PS: Back when I was writing my Saturday column for the WSJ I did a piece on looming trouble at ETrade — how its results were propped up on Real Estate steroids. Received the single worst death threat in my career. For good reason: Nobody wanted to see that story written. Onward…
March 6th, 2010 at 2:56 pm
BR,
if you get an early-release, you may consider sending a Copy to http://toomeyforsenate.com/
I’m sure Pat would put it to good use while unseating Sen. ‘Magic Bullet’..
http://clusty.com/search?input-form=clusty-simple&v%3Asources=webplus&query=Senator+Arlen+Specter+single+bullet+theory
Committee on the Judiciary
[ judiciary.senate.gov ]
- Administrative Oversight and the Courts
http://specter.senate.gov/public/index.cfm?FuseAction=AboutArlenSpecter.CommitteeAssignments
flippin’ Nero has nothing over on this guy..
http://specter.senate.gov/public/index.cfm?FuseAction=IssuesLegislation.SponsoredLegislation
March 11th, 2010 at 10:19 pm
To Herb Greenberg:
That was good of you to mention the death threat. Some people are trying to say Markopolos must be a nut if he was in fear of his personal safety while trying to expose Madoff.
To Taliesyn:
I second your recommendation to watch the testimony. Everything Markopolos said about reforming enforcement made perfect sense to me, and none of it has been acted upon. Maybe that will change if he has success with the book.
Here’s a link to an hour-long podcast with Markopolos and his partner Frank Casey, from Tom Ashley’s “On Point” at Boston’s NPR station WBUR.

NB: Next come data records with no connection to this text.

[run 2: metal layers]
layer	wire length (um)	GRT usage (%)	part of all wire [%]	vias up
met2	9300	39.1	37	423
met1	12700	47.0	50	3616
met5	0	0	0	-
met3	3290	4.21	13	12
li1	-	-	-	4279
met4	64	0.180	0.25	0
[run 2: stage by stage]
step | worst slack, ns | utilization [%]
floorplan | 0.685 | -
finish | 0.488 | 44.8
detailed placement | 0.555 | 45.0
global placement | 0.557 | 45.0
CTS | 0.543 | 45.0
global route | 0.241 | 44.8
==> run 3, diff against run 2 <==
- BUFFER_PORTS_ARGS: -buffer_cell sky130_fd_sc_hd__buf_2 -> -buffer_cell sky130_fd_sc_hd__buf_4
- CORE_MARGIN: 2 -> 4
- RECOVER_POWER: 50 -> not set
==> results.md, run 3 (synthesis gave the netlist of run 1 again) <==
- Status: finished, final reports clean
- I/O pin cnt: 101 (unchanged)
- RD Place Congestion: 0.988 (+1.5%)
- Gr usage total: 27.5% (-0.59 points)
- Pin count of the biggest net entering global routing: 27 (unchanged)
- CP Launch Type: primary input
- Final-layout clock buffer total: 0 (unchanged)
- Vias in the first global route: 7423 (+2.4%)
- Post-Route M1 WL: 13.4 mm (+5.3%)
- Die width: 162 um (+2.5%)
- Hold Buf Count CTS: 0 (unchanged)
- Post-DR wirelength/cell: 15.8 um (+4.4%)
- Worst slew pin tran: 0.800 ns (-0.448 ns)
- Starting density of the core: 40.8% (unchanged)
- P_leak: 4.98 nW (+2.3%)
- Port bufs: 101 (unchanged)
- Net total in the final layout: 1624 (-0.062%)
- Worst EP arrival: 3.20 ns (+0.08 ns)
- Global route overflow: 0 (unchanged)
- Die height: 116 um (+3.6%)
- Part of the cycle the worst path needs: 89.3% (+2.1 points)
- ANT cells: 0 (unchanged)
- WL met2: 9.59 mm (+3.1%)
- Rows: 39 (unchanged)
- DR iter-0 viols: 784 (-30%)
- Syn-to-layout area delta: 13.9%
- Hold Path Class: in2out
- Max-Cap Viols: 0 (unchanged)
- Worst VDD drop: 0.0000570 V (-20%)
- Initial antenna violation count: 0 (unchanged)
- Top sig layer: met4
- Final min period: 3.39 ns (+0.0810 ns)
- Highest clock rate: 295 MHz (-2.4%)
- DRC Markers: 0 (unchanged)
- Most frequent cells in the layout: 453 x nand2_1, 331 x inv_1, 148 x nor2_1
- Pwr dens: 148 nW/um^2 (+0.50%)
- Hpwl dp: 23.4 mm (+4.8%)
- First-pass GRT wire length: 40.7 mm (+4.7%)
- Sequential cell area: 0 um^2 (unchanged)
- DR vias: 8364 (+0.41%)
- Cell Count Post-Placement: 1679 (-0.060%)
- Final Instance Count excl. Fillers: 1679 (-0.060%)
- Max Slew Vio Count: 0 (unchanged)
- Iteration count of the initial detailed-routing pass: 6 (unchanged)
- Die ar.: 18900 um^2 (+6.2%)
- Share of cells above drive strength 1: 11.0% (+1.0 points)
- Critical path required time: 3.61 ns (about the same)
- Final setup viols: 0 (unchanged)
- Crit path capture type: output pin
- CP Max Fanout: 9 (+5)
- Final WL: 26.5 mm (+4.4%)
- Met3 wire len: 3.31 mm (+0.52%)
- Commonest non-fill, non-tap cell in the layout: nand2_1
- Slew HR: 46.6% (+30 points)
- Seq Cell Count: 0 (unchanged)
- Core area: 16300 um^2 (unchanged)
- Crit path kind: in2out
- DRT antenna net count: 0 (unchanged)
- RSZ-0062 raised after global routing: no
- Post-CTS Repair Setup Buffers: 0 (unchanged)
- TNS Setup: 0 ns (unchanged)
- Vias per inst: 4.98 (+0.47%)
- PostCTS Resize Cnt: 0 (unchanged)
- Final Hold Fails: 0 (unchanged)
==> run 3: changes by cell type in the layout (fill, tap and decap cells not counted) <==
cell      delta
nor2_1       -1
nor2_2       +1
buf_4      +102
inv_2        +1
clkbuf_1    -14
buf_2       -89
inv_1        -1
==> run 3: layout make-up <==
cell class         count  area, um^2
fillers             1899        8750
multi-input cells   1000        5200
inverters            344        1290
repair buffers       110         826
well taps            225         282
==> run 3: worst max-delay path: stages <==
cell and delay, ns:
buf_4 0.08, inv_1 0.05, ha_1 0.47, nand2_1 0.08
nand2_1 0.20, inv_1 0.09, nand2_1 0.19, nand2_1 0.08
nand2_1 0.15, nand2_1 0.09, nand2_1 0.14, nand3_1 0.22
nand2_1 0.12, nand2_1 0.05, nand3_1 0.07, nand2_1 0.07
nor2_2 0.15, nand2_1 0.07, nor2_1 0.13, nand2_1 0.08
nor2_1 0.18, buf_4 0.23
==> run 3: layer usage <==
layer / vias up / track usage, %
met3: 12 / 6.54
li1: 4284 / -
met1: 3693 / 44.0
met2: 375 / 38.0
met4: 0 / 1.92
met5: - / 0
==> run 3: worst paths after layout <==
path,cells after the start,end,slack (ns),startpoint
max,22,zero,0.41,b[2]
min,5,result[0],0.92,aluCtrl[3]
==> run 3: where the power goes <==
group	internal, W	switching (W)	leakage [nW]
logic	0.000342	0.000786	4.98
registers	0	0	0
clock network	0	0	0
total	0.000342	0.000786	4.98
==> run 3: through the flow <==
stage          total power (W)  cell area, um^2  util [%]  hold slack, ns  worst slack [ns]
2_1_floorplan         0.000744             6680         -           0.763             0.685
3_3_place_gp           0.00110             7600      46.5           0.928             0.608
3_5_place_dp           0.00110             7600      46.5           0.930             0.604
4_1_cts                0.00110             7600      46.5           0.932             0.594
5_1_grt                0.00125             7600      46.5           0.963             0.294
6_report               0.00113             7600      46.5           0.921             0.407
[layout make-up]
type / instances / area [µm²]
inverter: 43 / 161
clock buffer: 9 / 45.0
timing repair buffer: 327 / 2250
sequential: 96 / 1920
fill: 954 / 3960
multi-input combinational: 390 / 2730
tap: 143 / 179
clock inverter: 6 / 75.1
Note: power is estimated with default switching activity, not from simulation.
--- config.mk ---
export PLATFORM = sky130hd
export DESIGN_NAME = div_tag_pipe
export DESIGN_NICKNAME = d
export VERILOG_FILES = /design/src/div_pkg.sv /design/src/div_tag_pipe.sv
export VERILOG_INCLUDE_DIRS = /design/src
export SDC_FILE = /design/constraint.sdc
export NUM_CORES = 1
export LEC_CHECK = 0
export BUFFER_PORTS_ARGS = -buffer_cell sky130_fd_sc_hd__buf_4
export CAP_MARGIN = 0
export CORE_MARGIN = 3
export CORE_UTILIZATION = 30
export CTS_BUF_LIST = sky130_fd_sc_hd__clkbuf_4 sky130_fd_sc_hd__clkbuf_8
export CTS_CLUSTER_DIAMETER = 200
export DETAILED_ROUTE_END_ITERATION = 8
export PLACE_DENSITY = 0.54
export SLEW_MARGIN = 40
export SYNTH_ARGS = -nofsm -noshare
export SYNTH_HDL_FRONTEND = slang
export SYNTH_SLANG_ARGS = --single-unit
export TNS_END_PERCENT = 10
--- constraint.sdc ---
create_clock -name clk -period 0.8 [get_ports clk]
set_input_delay 0.16 -clock clk [delete_from_list [all_inputs] [get_ports clk]]
set_output_delay 0.16 -clock clk [all_outputs]
set_load 0.02 [all_outputs]
--- src/div_config.svh ---
`ifndef DIV_CONFIG_SVH
`define DIV_CONFIG_SVH

// Operand and result width
`define DIV_WIDTH 32

// One restoring step per stage, so this equals DIV_WIDTH
`define DIV_STAGES 32

// Side information carried with each operation
`define DIV_TAG_WIDTH 8
`define DIV_PC_WIDTH 32
`define DIV_OP_WIDTH 4

`endif

--- src/div_pkg.sv ---
`include "div_config.svh"

package div_pkg;

    // Operand, quotient or remainder
    typedef logic [`DIV_WIDTH-1:0] div_word_t;

    // Working word of the restoring divider.
    // Upper half holds the partial remainder, lower half starts as the
    // dividend and fills with quotient bits from the bottom.
    typedef logic [2*`DIV_WIDTH-1:0] div_work_t;

    // Physical register tag
    typedef logic [`DIV_TAG_WIDTH-1:0] div_tag_t;

    // Program counter of the issuing instruction
    typedef logic [`DIV_PC_WIDTH-1:0] div_pc_t;

    // Only DIVU selects the quotient
    typedef enum logic [`DIV_OP_WIDTH-1:0] {
        OP_DIVU = `DIV_OP_WIDTH'd1,
        OP_REMU = `DIV_OP_WIDTH'd2
    } div_op_t;

endpackage

--- src/div_tag_pipe.sv ---
`timescale 1ns/1ps

`include "div_config.svh"

module div_tag_pipe #(
    parameter int DEPTH = `DIV_STAGES
) (
    input  logic              clk,
    input  logic              reset,
    input  logic              valid_in,
    input  logic              zero_div_in,
    input  div_pkg::div_op_t  op_in,
    input  div_pkg::div_tag_t tag_in,
    input  div_pkg::div_pc_t  pc_in,
    output logic              valid_out,
    output logic              zero_div_out,
    output div_pkg::div_op_t  op_out,
    output div_pkg::div_tag_t tag_out,
    output div_pkg::div_pc_t  pc_out
);
    import div_pkg::*;

    // Entry i is aligned with arithmetic stage i
    logic     valid_q [DEPTH];
    logic     zero_q  [DEPTH];
    div_op_t  op_q    [DEPTH];
    div_tag_t tag_q   [DEPTH];
    div_pc_t  pc_q    [DEPTH];

    // Control bits, flushed on reset
    always_ff @(posedge clk) begin
        if (reset) begin
            for (int i = 0; i < DEPTH; i++) begin
                valid_q[i] <= 1'b0;
                zero_q[i]  <= 1'b0;
            end
        end else begin
            valid_q[0] <= valid_in;
            zero_q[0]  <= zero_div_in;
            for (int i = 1; i < DEPTH; i++) begin
                valid_q[i] <= valid_q[i-1];
                zero_q[i]  <= zero_q[i-1];
            end
        end
    end

    // Side information just follows along
    always_ff @(posedge clk) begin
        op_q[0]  <= op_in;
        tag_q[0] <= tag_in;
        pc_q[0]  <= pc_in;
        for (int i = 1; i < DEPTH; i++) begin
            op_q[i]  <= op_q[i-1];
            tag_q[i] <= tag_q[i-1];
            pc_q[i]  <= pc_q[i-1];
        end
    end

    assign valid_out    = valid_q[DEPTH-1];
    assign zero_div_out = zero_q[DEPTH-1];
    assign op_out       = op_q[DEPTH-1];
    assign tag_out      = tag_q[DEPTH-1];
    assign pc_out       = pc_q[DEPTH-1];

endmodule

http://www.onpointradio.org/2010/03/markopolos-no-one-would-listen
March 12th, 2010 at 10:31 am
I wish we could get this guy in a job high up in the SEC! But I’ll bet some politicians would drag their feet about okaying him.
March 24th, 2010 at 8:53 pm
I just finished the book; interesting but HM seems a bit of a nut/paranoid. But that doesn’t make him wrong. A lot of hacks should get fired/prosecuted.
April 12th, 2010 at 11:33 am
“I wish we could get this guy in a job high up in the SEC! But I’ll bet some politicians would drag their feet about okaying him.”
Drag their feet? You’re kind! They would claim he would be an (GASP!!!) “activist” enforcer.
Can’t have that, can’t we? CONgress gotta keep the contribution moolah flowing their way.